Washington: Sending a 'selfie' to the doctor could be a cheap and simple way of detecting heart disease, according to the authors of a new study. The study is the first to show that it's possible to use a deep learning computer algorithm to detect coronary artery disease (CAD) by analysing four photographs of a person's face.
The new study was published in the European Heart Journal. Although the algorithm needs to be developed further and tested in larger groups of people from different ethnic backgrounds, the researchers say it has the potential to be used as a screening tool that could identify possible heart disease in people in the general population or in high-risk groups, who could be referred for further clinical investigations.

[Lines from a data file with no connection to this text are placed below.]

Background: an optimization exercise with open tools, aiming at small area and few clock cycles per item. Do not read the settings as production practice.

== MS ==
==> flow/design.v <==
module cell_hist_accum #(
  parameter int IMAGE_WIDTH        = 64,
  parameter int IMAGE_HEIGHT       = 480,
  parameter int CELL_ROW_PIXELS    = 8,
  parameter int CELL_COLUMN_PIXELS = 8,
  parameter int BIN_WIDTH          = 14,
  parameter int BINS               = 9,
  parameter int MAG_WIDTH          = 8,
  parameter int HISTOGRAM_WIDTH    = BIN_WIDTH*(BINS+1)
) (
  input  logic                       clk,
  input  logic                       rst,
  input  logic                       in_valid,
  output logic                       in_ready,
  input  logic [3:0]                 bin_index,
  input  logic [MAG_WIDTH-1:0]       magnitude,
  output logic                       out_valid,
  input  logic                       out_ready,
  output logic [HISTOGRAM_WIDTH-1:0] cell_histogram,
  output logic                       out_last
);
  function automatic logic [13:0] radd(input logic [13:0] a, input logic [13:0] b);
    logic c;
    c = 1'b0;
    for (int i = 0; i < 14; i++) begin
      radd[i] = a[i] ^ b[i] ^ c;
      c = (a[i] & b[i]) | (c & (a[i] ^ b[i]));
    end
  endfunction
  logic [5:0]  ph;         
  logic [2:0]  cx, px;     
  logic [2:0]  yl;         
  logic [5:0]  yr;         
  logic [7:0]  pending;    
  logic [2:0]  cap_col;    
  logic accept, acc_last;
  logic first_row, last_row, frame_end;
  assign first_row = (yl == 3'd0);
  assign last_row  = (yl == 3'd7);
  assign frame_end = last_row && (yr == 6'd59) && (cx == 3'd7);
  assign in_ready = (ph[5:3] == cx) && ((px != 3'd7) || (ph[2:0] == 3'd7)) &&
                    !((px == 3'd0) && first_row && pending[cx]);
  assign accept   = in_valid && in_ready && !rst;
  assign acc_last = accept && (px == 3'd7);
  always_ff @(posedge clk) begin
    if (rst) begin
      ph <= 6'd57;
      cx <= '0; px <= '0; yl <= '0; yr <= '0;
    end else begin
      ph <= ph + 6'd1;
      if (accept) begin
        px <= px + 3'd1;
        if (px == 3'd7) begin
          cx <= cx + 3'd1;
          if (cx == 3'd7) begin
            yl <= yl + 3'd1;
            if (yl == 3'd7) yr <= (yr == 6'd59) ? 6'd0 : yr + 6'd1;
          end
        end
      end
    end
  end
  logic [13:0] ra [64];
  logic        pv, dv;     
  logic [3:0]  pq, dq;     
  logic [7:0]  pm, dm;     
  logic [7:0]  hc, hd;
  logic [8:0]  m2;
  logic [8:0]  addend [8];
  always_ff @(posedge clk) begin
    pv <= accept && !bin_index[3];
    pq <= {1'b0, bin_index[2:0]} + {1'b0, ph[2:0]};
    pm <= magnitude;
    dv <= pv && pq[0];
    dq <= pq;
    dm <= pm;
  end
  assign m2 = 9'(radd({6'd0, pm}, {6'd0, dm}));
  always_comb begin
    for (int i = 0; i < 8; i++) begin
      hc[i] = pv && !pq[0] && (pq[3:1] == 3'(i));
      hd[i] = dv && (dq[3:1] + 3'd1 == 3'(i));
      addend[i] = (hc[i] && hd[i]) ? m2 :
                  {1'b0, (hc[i] ? pm : 8'd0) | (hd[i] ? dm : 8'd0)};
    end
  end
  logic [5:0] gph;
  logic [2:0] gc;
  logic       clr;
  assign gph = ph + 6'd7;
  assign gc  = gph[5:3];
  assign clr = !pending[gc] && !((gc == cx) && (px != 3'd0)) &&
               ((gc < cx) ? last_row : first_row);
  always_ff @(posedge clk) begin
    ra[0] <= clr ? 14'd0 : ra[63];
    for (int i = 0; i < 8; i++) begin
      ra[2*i+1] <= radd(ra[2*i], {5'd0, addend[i]});
      if (i < 7) ra[2*i+2] <= ra[2*i+1];
    end
    for (int s = 16; s < 64; s++)
      ra[s] <= ra[s-1];
  end
  logic [10:0] r8, r8_next;
  logic [1:0]  r8s [8];    
  logic        r8_mask;    
  logic        bcy;        
  logic [1:0]  rb [64];
  logic [2:0]  bsum;
  assign r8_next = 11'(radd({3'd0, (px == 3'd0) ? 11'd0 : r8}, (bin_index == 4'd8) ? {6'd0, magnitude} : 14'd0));
  always_ff @(posedge clk) begin
    if (accept) r8 <= r8_next;
    if (acc_last) begin
      for (int k = 0; k < 5; k++) r8s[k] <= r8_next[2*k +: 2];
      r8s[5] <= {1'b0, r8_next[10]};
      r8s[6] <= 2'b00;
      r8s[7] <= {1'b0, frame_end};
    end else begin
      for (int k = 0; k < 7; k++) r8s[k] <= r8s[k+1];
      r8s[7] <= 2'b00;
    end
    if (ph[2:0] == 3'd7) r8_mask <= acc_last && first_row;
  end
  assign bsum = (r8_mask ? 3'd0 : {1'b0, rb[63]}) + {1'b0, r8s[0]} +
                {2'b00, bcy && (ph[2:0] != 3'd0)};
  always_ff @(posedge clk) begin
    bcy   <= bsum[2];
    rb[0] <= bsum[1:0];
    for (int s = 1; s < 64; s++) rb[s] <= rb[s-1];
  end
  logic [13:0] oa [8];
  logic [1:0]  ob [8];
  logic [13:0] tot;
  logic        o_fill;
  logic        start, shift;
  logic [2:0]  k;
  logic [13:0] bterm;
  assign k     = ph[2:0];
  assign start = (k == 3'd0) && pending[cap_col] && (ph[5:3] == cap_col + 3'd2) &&
                 (!out_valid || out_ready);
  assign shift = start || o_fill;
  assign bterm = 14'(rb[7]) << (2*k);
  always_ff @(posedge clk) begin
    if (rst) begin
      pending   <= '0;
      cap_col   <= '0;
      o_fill    <= 1'b0;
      out_valid <= 1'b0;
    end else begin
      if (acc_last && last_row) pending[cx] <= 1'b1;
      if (start) begin
        pending[cap_col] <= 1'b0;
        cap_col <= cap_col + 3'd1;
      end
      o_fill <= start || (o_fill && (k != 3'd7));
      if (o_fill && (k == 3'd7)) out_valid <= 1'b1;
      else if (out_ready)        out_valid <= 1'b0;
    end
  end
  always_ff @(posedge clk) begin
    if (shift) begin
      oa[0] <= ra[22];
      for (int i = 1; i < 8; i++) oa[i] <= oa[i-1];
      ob[7] <= rb[7];
      for (int i = 0; i < 7; i++) ob[i] <= ob[i+1];
      tot <= radd(radd(start ? 14'd0 : tot, ra[22]), bterm);
    end
  end
  always_comb begin
    for (int b = 0; b < 8; b++) cell_histogram[14*b +: 14] = oa[b];
    for (int i = 0; i < 7; i++) cell_histogram[112 + 2*i +: 2] = ob[i];
    cell_histogram[126 +: 14] = tot;
  end
  assign out_last = ob[7][0];
endmodule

"To our knowledge, this is the first work demonstrating that artificial intelligence can be used to analyse faces to detect heart disease. It is a step towards the development of a deep learning-based tool that could be used to assess the risk of heart disease, either in outpatient clinics or by means of patients taking 'selfies' to perform their own screening. This could guide further diagnostic testing or a clinical visit," said Professor Zhe Zheng, who led the research and is vice director of the National Center for Cardiovascular Diseases and vice president of Fuwai Hospital, Chinese Academy of Medical Sciences and Peking Union Medical College, Beijing, People's Republic of China.
He continued: "Our ultimate goal is to develop a self-reported application for high-risk communities to assess heart disease risk in advance of visiting a clinic. This could be a cheap, simple and effective of identifying patients who need further investigation. However, the algorithm requires further refinement and external validation in other populations and ethnicities."
It is known already that certain facial features are associated with an increased risk of heart disease. These include thinning or grey hair, wrinkles, ear lobe crease, xanthelasmata (small, yellow deposits of cholesterol underneath the skin, usually around the eyelids) and arcus corneae (fat and cholesterol deposits that appear as a hazy white, grey or blue opaque ring in the outer edges of the cornea). However, they are difficult for humans to use successfully to predict and quantify heart disease risk.
Professor Zheng, Professor Xiang-Yang Ji, who is director of the Brain and Cognition Institute in the Department of Automation at Tsinghua University, Beijing, and other colleagues enrolled 5,796 patients from eight hospitals in China to the study between July 2017 and March 2019. The patients were undergoing imaging procedures to investigate their blood vessels, such as coronary angiography or coronary computed tomography angiography (CCTA). They were divided randomly into training (5,216 patients, 90 per cent) or validation (580, 10 per cent) groups.
Trained research nurses took four facial photos with digital cameras: one frontal, two profiles and one view of the top of the head. They also interviewed the patients to collect data on socioeconomic status, lifestyle and medical history. Radiologists reviewed the patients' angiograms and assessed the degree of heart disease depending on how many blood vessels were narrowed by 50 per cent or more (>= 50 per cent stenosis), and their location. This information was used to create, train and validate the deep learning algorithm.
The researchers then tested the algorithm on further 1,013 patients from nine hospitals in China, enrolled between April 2019 and July 2019. The majority of patients in all the groups were of Han Chinese ethnicity.
They found that the algorithm outperformed existing methods of predicting heart disease risk (Diamond-Forrester model and the CAD consortium clinical score). In the validation group of patients, the algorithm correctly detected heart disease in 80 per cent of cases (the true positive rate or 'sensitivity') and correctly detected heart disease was not present in 61 per cent of cases (the true negative rate or 'specificity'). In the test group, the sensitivity was 80 per cent and specificity was 54 per cent.